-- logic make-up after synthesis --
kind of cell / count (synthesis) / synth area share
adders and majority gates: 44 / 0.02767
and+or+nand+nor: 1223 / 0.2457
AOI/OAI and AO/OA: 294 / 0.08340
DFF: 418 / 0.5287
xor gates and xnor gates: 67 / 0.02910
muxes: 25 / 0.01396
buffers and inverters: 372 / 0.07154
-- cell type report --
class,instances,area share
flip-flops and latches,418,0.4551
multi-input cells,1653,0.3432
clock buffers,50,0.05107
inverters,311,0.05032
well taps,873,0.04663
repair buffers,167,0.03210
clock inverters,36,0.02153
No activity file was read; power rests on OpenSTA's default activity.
--- src/rtl/core/bpc_pkg.sv ---
package bpc_pkg;

  // Field and datapath widths
  localparam int RAW_W     = 24;
  localparam int COEF_W    = 16;
  localparam int CFG_IDX_W = 3;
  localparam int PRESS_W   = 32;
  localparam int TEMP_W    = 19;
  localparam int DT_W      = 25;   // D2 - C5*256
  localparam int MUL_W     = 42;   // dT times a calibration word
  localparam int DSQ_W     = 50;   // dT squared
  localparam int TM_W      = 18;   // TEMP - 2000
  localparam int TP_W      = 19;   // TEMP + 1500
  localparam int T2_W      = 18;
  localparam int SQR_W     = 35;   // squares of the temperature deltas
  localparam int WIDE_W    = 40;   // OFF, SENS and their corrections
  localparam int SPLIT_W   = 20;   // low slice of SENS in the pressure product
  localparam int PL_W      = 44;
  localparam int PH_W      = 45;
  localparam int PROD_W    = 64;
  localparam int DIFF_W    = 44;

  localparam logic signed [TEMP_W-1:0] TEMP_REF  = 19'sd2000;
  localparam logic signed [TEMP_W-1:0] TEMP_VLOW = -19'sd1500;
  localparam logic signed [TEMP_W-1:0] TP_OFS    = 19'sd1500;

  // Configuration register indexes
  typedef enum logic [CFG_IDX_W-1:0] {
    REG_C1 = 3'd0,
    REG_C2 = 3'd1,
    REG_C3 = 3'd2,
    REG_C4 = 3'd3,
    REG_C5 = 3'd4,
    REG_C6 = 3'd5
  } reg_idx_t;

  typedef struct packed {
    logic [COEF_W-1:0] c1;
    logic [COEF_W-1:0] c2;
    logic [COEF_W-1:0] c3;
    logic [COEF_W-1:0] c4;
    logic [COEF_W-1:0] c5;
    logic [COEF_W-1:0] c6;
  } coeff_t;

  // Item handed from the temperature section to the pressure section
  typedef struct packed {
    logic        [RAW_W-1:0]  d1;
    logic signed [WIDE_W-1:0] off;
    logic signed [WIDE_W-1:0] sens;
    logic signed [TEMP_W-1:0] temp;
  } comp_item_t;

endpackage

--- src/rtl/core/bpc_press_pipe.sv ---
module bpc_press_pipe (
  input  logic                              clk,
  input  logic                              rst,
  input  logic                              in_valid,
  output logic                              in_ready,
  input  bpc_pkg::comp_item_t               in_item,
  output logic                              out_valid,
  input  logic                              out_ready,
  output logic signed [bpc_pkg::PRESS_W-1:0] pressure,
  output logic signed [bpc_pkg::TEMP_W-1:0]  temperature
);
  import bpc_pkg::*;

  localparam int NS = 3;

  logic [NS:1]   v;
  logic [NS+1:1] rdy;
  logic [NS:0]   vin;
  logic [NS:1]   ld;

  logic        [PL_W-1:0]   pl_1;
  logic signed [PH_W-1:0]   ph_1;
  logic signed [PROD_W-1:0] prod_2;
  logic signed [DIFF_W-1:0] x_3;
  logic signed [WIDE_W-1:0] off_1, off_2;
  logic signed [TEMP_W-1:0] temp_1, temp_2, temp_3;

  // Flow control, same scheme as the temperature section
  assign vin = {v, in_valid};
  always_comb begin
    rdy[NS+1] = out_ready;
    for (int k = NS; k >= 1; k--) begin
      rdy[k] = !v[k] || rdy[k+1];
    end
  end
  assign ld = rdy[NS:1] & vin[NS-1:0];
  assign in_ready  = rdy[1];
  assign out_valid = v[NS];

  always_ff @(posedge clk) begin
    if (rst) begin
      v <= '0;
    end else begin
      for (int k = 1; k <= NS; k++) begin
        if (rdy[k]) v[k] <= vin[k-1];
      end
    end
  end

  // Stage 1: D1*SENS as two partial products (low slice unsigned, high signed)
  always_ff @(posedge clk) begin
    if (ld[1]) begin
      pl_1   <= in_item.d1 * in_item.sens[SPLIT_W-1:0];
      ph_1   <= $signed({1'b0, in_item.d1}) * $signed(in_item.sens[WIDE_W-1:SPLIT_W]);
      off_1  <= in_item.off;
      temp_1 <= in_item.temp;
    end
  end

  // Stage 2: recombine into the full product
  always_ff @(posedge clk) begin
    if (ld[2]) begin
      prod_2 <= $signed({ph_1[PROD_W-SPLIT_W-1:0], 20'd0}) + $signed({20'd0, pl_1});
      off_2  <= off_1;
      temp_2 <= temp_1;
    end
  end

  // Stage 3: (D1*SENS >> 21) - OFF
  always_ff @(posedge clk) begin
    if (ld[3]) begin
      x_3    <= $signed({prod_2[PROD_W-1], prod_2[PROD_W-1:21]})
              - $signed({{4{off_2[WIDE_W-1]}}, off_2});
      temp_3 <= temp_2;
    end
  end

  // Final >> 15; the result always lies well inside signed 32 bits
  assign pressure    = $signed({{3{x_3[DIFF_W-1]}}, x_3[DIFF_W-1:15]});
  assign temperature = temp_3;

  // Difference stays in range, so the pressure never needs clipping
  a_range: assert property (@(posedge clk) disable iff (rst)
    v[3] |-> x_3[DIFF_W-1:41] == 3'b000 || x_3[DIFF_W-1:41] == 3'b111)
    else $error("pressure difference out of range");

  // A stalled partial product keeps its value
  a_pp_hold: assert property (@(posedge clk) disable iff (rst)
    v[1] && !rdy[1] |=> v[1] && $stable(ph_1) && $stable(pl_1))
    else $error("partial product changed while stalled");

endmodule

--- config.mk ---
export PLATFORM = sky130hd
export DESIGN_NAME = bpc_press_pipe
export DESIGN_NICKNAME = d
export VERILOG_FILES = /design/src/rtl/core/bpc_pkg.sv /design/src/rtl/core/bpc_press_pipe.sv
export SDC_FILE = /design/constraint.sdc
export NUM_CORES = 2
export LEC_CHECK = 0
export BUFFER_PORTS_ARGS = -buffer_cell sky130_fd_sc_hd__buf_4
export CORE_AREA = 4 4 306 368
export DETAILED_ROUTE_END_ITERATION = 16
export DIE_AREA = 0 0 310 372
export MAX_ROUTING_LAYER = met4
export SKIP_CTS_REPAIR_TIMING = 1
export SYNTH_ARGS = -nofsm -noshare
export SYNTH_HDL_FRONTEND = slang
export SYNTH_SLANG_ARGS = --single-unit
--- constraint.sdc ---
create_clock -name clk -period 10.65 [get_ports clk]
set_clock_uncertainty 0.2 [all_clocks]
set_input_delay 2.13 -clock clk [delete_from_list [all_inputs] [get_ports clk]]
set_output_delay 2.13 -clock clk [all_outputs]
set_load 0.005 [all_outputs]
## After elaboration in Yosys (flattened, before gate mapping)

Index checks and enable logic that the tools add are counted.

| storage, ports and cells | value |
|---|---|
| bits in registers | 336 |
| latch bits | 0 |
| memory bits (writable) | 0 |
| bits in read-only memories | 0 |
| input port bits | 127 |
| output and inout bits | 53 |
| logic and storage cells | 23 |
| memories | 0 |

| operators by class | value |
|---|---|
| add/subtract/negate cells | 2 |
| $mul | 2 |
| divide/modulo/power cells | 0 |
| $lt $le $gt $ge | 0 |
| eq/ne operators | 0 |
| shift operators | 0 |
| mux-type cells | 0 |
| bitwise gates (word level) | 1 |
| reduce and logical (&&, ||, !) cells | 6 |

Operators by type and width:

| operator | number |
|---|---|
| 64-bit by 45-bit adder with 64-bit output | 1 |
| 24-bit by 20-bit multiplier with 44-bit output | 1 |
| 25-bit by 20-bit multiplier with 44-bit output | 1 |
| 43-bit by 40-bit subtractor with 44-bit output | 1 |
| 3-bit AND | 1 |
| 1-bit zero test | 3 |
| 1-bit logical OR | 3 |

## Logic depth before layout (Yosys ltp)

| logic depth | value |
|---|---|
| depth in word-level cells | 5 |
| mapped depth | 26 |
| depth with buffers taken out | 25 |

## Worst setup path after synthesis

Ideal clock, no wire load.

| path | value |
|---|---|
| path type | input to register |
| start point | input port out_ready |
| end point | register off_2[0] (enable) |
| library setup time | 0.719 ns |
| data arrival time | 9.609 ns |
| required time | 9.731 ns |
| path slack | 0.123 ns |
| stages on the path | 2 |
| buffers on the path | 0 |
| cells stage by stage | nor2b_1 -> a21boi_0 |

| between the ends | value |
|---|---|
| longest elaborated chain between the ends | 3 |

RTL lines:

| what | line | source |
|---|---|---|
| start: declaration | bpc_press_pipe.sv:8 | `input logic out_ready,` |
| 1-bit logical OR (2 in series) | bpc_press_pipe.sv:33 | `rdy[k] = !v[k] \|\| rdy[k+1];` |
| 3-bit AND | bpc_press_pipe.sv:36 | `assign ld = rdy[NS:1] & vin[NS-1:0];` |
| via ld (one bit) | bpc_press_pipe.sv:19 | `logic [NS:1] ld;` |
| end signal: assignment | bpc_press_pipe.sv:64 | `off_2 <= off_1;` |
| end: declaration | bpc_press_pipe.sv:25 | `logic signed [WIDE_W-1:0] off_1, off_2;` |

The timed path passes the listed nets, and every way through them passes these cells.
A chain may end at the register's enable or synchronous reset.

## Worst setup path in the final report

| path | value |
|---|---|
| start point | input port in_item[111] (netlist name) |
| end point | register pl_1[42] (data pin) |

| between the ends | value |
|---|---|
| longest elaborated chain between the ends | 1 |

RTL lines:

| what | line | source |
|---|---|---|
| start: declaration | bpc_press_pipe.sv:6 | `input bpc_pkg::comp_item_t in_item,` |
| 24-bit by 20-bit multiplier with 44-bit output | bpc_press_pipe.sv:53 | `pl_1 <= in_item.d1 * in_item.sens[SPLIT_W-1:0];` |
| end signal: assignment | bpc_press_pipe.sv:53 |  |
| end: declaration | bpc_press_pipe.sv:21 | `logic [PL_W-1:0] pl_1;` |

No other way between the ends.

==> results.py <==
metrics = {
    "setup_path": {
        "crit_start": "in_item[111]",
        "crit_arrival_ns": 9.10,
        "path_buf_inv": 5,
        "crit_fanout": 23,
        "crit_family": "adder cells",
        "crit_end": "pl_1[42]",
        "max_stage_delay_ns": 0.57,
        "r2r_setup_slack_ns": 6.84,
        "r2r-end": "prod_2[54]",
        "rr_worst_depth": 10,
        "path_cells": "buf_4 -> buf_4 -> nand2_1 -> fa_1 -> inv_1 -> fa_1 -> fa_1 -> fa_1 -> fa_1 -> fa_1 -> inv_1 -> fa_1 -> inv_1 -> ha_1 -> a21o_1 -> a21o_1 -> a221oi_1 -> o21ai_1 -> o21bai_1 -> a21oi_1 -> a221oi_1 -> nor3_1 -> a211o_1",
        "critPathKind": "input port to flip-flop",
        "regToRegStartpoint": "pl_1[21]",
        "cp_slowest_cell": "fa_1",
        "crit_required_ns": 10.75,
        "crit_top_cell": "fa_1",
        "cp-start-kind": "input port",
        "worst_setup_path_end_kind": "flip-flop",
        "path_depth": 23,
    },
    "placed_design": {
        "gp_congestion": 0.870,
        "post-place-cells": 5783,
        "dp_hpwl_um": 84700,
        "portBuffers": 179,
    },
    "sta": {
        "relSlewSlack": 0.260,
        "fin_crit_sh": 0.845,
        "finalSetupTns_ns": 0,
        "drv_slew": 0,
        "finalHoldViolations": 0,
        "fmax_mhz": 111,
        "setup_viol": 0,
        "whs_ns": 0.220,
        "fin_crit_ns": 9.00,
        "tightest_slew_ns": 1.11,
        "grt_setup_unrepaired": "no",
    },
    "drt": {
        "via_per_inst": 5.06,
        "drt_wl_total_um": 109000,
        "dr.pass1.iters": 5,
        "dr_total_vias": 29500,
        "drt_iter0_drc": 1558,
        "drc": 0,
        "ant_nets": 0,
        "detail_route.wl_per_cell_um": 18.6,
    },
    "yosys": {
        "synth_top_family_by_area": "adder cells",
        "synth_top_area_share": 0.362,
        "netlist_instances": 4367,
        "ys_async_sr_fraction": 0,
        "synthAdderAreaFrac": 0.476,
        "netlist_top_cells_count": "inv_1 (916), fa_1 (785), nand2_1 (552)",
        "synthMuxAreaShare": 0.000231,
        "synthSimpleGateAreaFrac": 0.144,
        "synth_seq_cells": 280,
        "synth_ff_type": "edfxtp_1",
        "synth_edf_count": 277,
        "synth.distinct_cells": 74,
        "ys_seq_area_frac": 0.193,
        "synth_warnings": 0,
        "avgSynthCellArea_um2": 9.93,
        "syn_area_um2": 43400,
        "synth-compound-area-share": 0.0630,
        "synthXorXnorAreaFrac": 0.0269,
        "yosys.cell_count.top_type": "inv_1",
        "yosysTopAreaCell": "fa_1",
        "synth_nets": 5671,
        "synth_area_leaders": "fa_1 (36%), edfxtp_1 (19%), ha_1 (11%)",
    },
    "floorplan": {
        "initial_core_util": 0.397,
        "core-area_um2": 109000,
        "rows": 133,
        "die_w_um": 310,
        "ios": 180,
        "die-area_um2": 115000,
        "die_height_um": 372,
    },
    "global_route": {
        "grt_pass1_vias": 32300,
        "grt_overflow": 0,
        "grt.total_usage": 0.200,
        "grt_pass1_wl_um": 176000,
        "antenna_found_initial": 4,
        "grt_max_degree": 82,
    },
    "layout": {
        "syn_to_final_growth_pct": 8.09,
        "drive_above_1_share": 0.0609,
        "stdcell_count": 5836,
        "fill_cells": 10600,
        "num-nets-final": 5700,
    },
    "clock_network": {
        "clk_pin_slew_worst_paths_ns": 0.06,
        "cts_tree": "yes",
        "cts-root-buf": "clkbuf_16",
        "cts_buffers": 28,
        "cts-htree-levels": 1,
        "clock_sinks": 280,
        "clock_path_buffers": 3,
        "clock_latency_ns": 0.57,
    },
    "flow_run": {
        "drv_cap": 0,
    },
    "run_status": {
        "outcome": "complete, no violations",
    },
    "worst_hold_path": {
        "hold_class": "flip-flop to flip-flop",
        "min_path_cells": 0,
    },
}
## worst min path at each step
stage               from         to  slack, ns
2_1_floorplan   off_1[0]   off_2[0]       0.20
3_3_place_gp   temp_1[2]  temp_2[2]       0.20
3_5_place_dp    off_1[6]   off_2[6]       0.20
4_1_cts        off_1[13]  off_2[13]       0.22
5_1_grt        off_1[14]  off_2[14]       0.23
6_report       off_1[13]  off_2[13]       0.22
## flip-flops by register name, indices dropped and copies added, names as in the netlist
signal       count
temp_2          19
x_3             29
prod_2          43
temp_1          19
v                3
off_1           40
pl_1            24
ph_1            44
temperature     19
off_2           40
## kinds of logic after synthesis
kind of cell | Yosys count
AND/OR/NAND/NOR | 1250
adder cells (fa/ha/maj) | 1177
buffers and inverters | 1119
AO/OA/AOI/OAI | 407
flip-flops | 280
XOR/XNOR | 133
multiplexers | 1
## per-layer routing
layer / share of wire / global-route usage
met4: 0.025 / 0.0478
met5: 0 / -
met2: 0.49 / 0.345
met3: 0.047 / 0.0191
met1: 0.43 / 0.256
## cell type report
| class | count | area (um2) | share of cell area |
|---|---|---|---|
| Timing Repair Buffer | 202 | 1520 | 0.0324 |
| Antenna cell | 2 | 5.00 | 0.000107 |
| Tap cell | 1417 | 1770 | 0.0378 |
| Multi-Input combinational cell | 2968 | 30800 | 0.657 |
| Clock buffer | 31 | 722 | 0.0154 |
| Clock inverter | 20 | 234 | 0.00499 |
| Inverter | 916 | 3440 | 0.0734 |
| Sequential cell | 280 | 8380 | 0.179 |
## placed cells by master, fill, tap and decap left out, drive strengths merged, types with 5 or more instances in the layout
cell type and n:
a211o 5, a211oi 15, a21o 89, a21oi 119, a221oi 10, a311oi 5, a31oi 18, and2 462
and3 21, and4 6, buf 202, clkbuf 31, clkinv 12, edfxtp 277, fa 785, ha 392
inv 917, nand2 552, nand2b 31, nand3 34, nand4 23, nor2 68, nor2b 13, nor3 24
o211ai 5, o21a 11, o21ai 62, o21bai 23, or2 5, xnor2 87, xor2 46
## through the flow
stage          setup WS (ns)  utilization  cell area [um2]
2_1_floorplan          0.123            -            43400
6_report                1.65        0.429            46900
4_1_cts                 1.65        0.429            46900
5_1_grt                 1.36        0.429            46900
3_5_place_dp            1.06        0.420            45900
3_3_place_gp            1.11        0.420            45900
## worst register-to-register path, stage by stage, from the launching register on
cell	delay, ns
edfxtp_1	0.42
inv_1	0.09
fa_1	0.45
nand2b_1	0.18
a21oi_1	0.27
o2111ai_1	0.18
a41oi_1	0.43
a211oi_1	0.22
o31ai_2	0.76
nand3_1	0.19
xnor2_1	0.17
Power is not shown: default switching activity piles up to over one toggle a cycle in this logic, so the estimate is an artifact.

- - - -

> _Problem_
Filter the listing above, keeping only the lines with "through".

> _Output below_
The timed path passes the listed nets, and every way through them passes these cells.
## through the flow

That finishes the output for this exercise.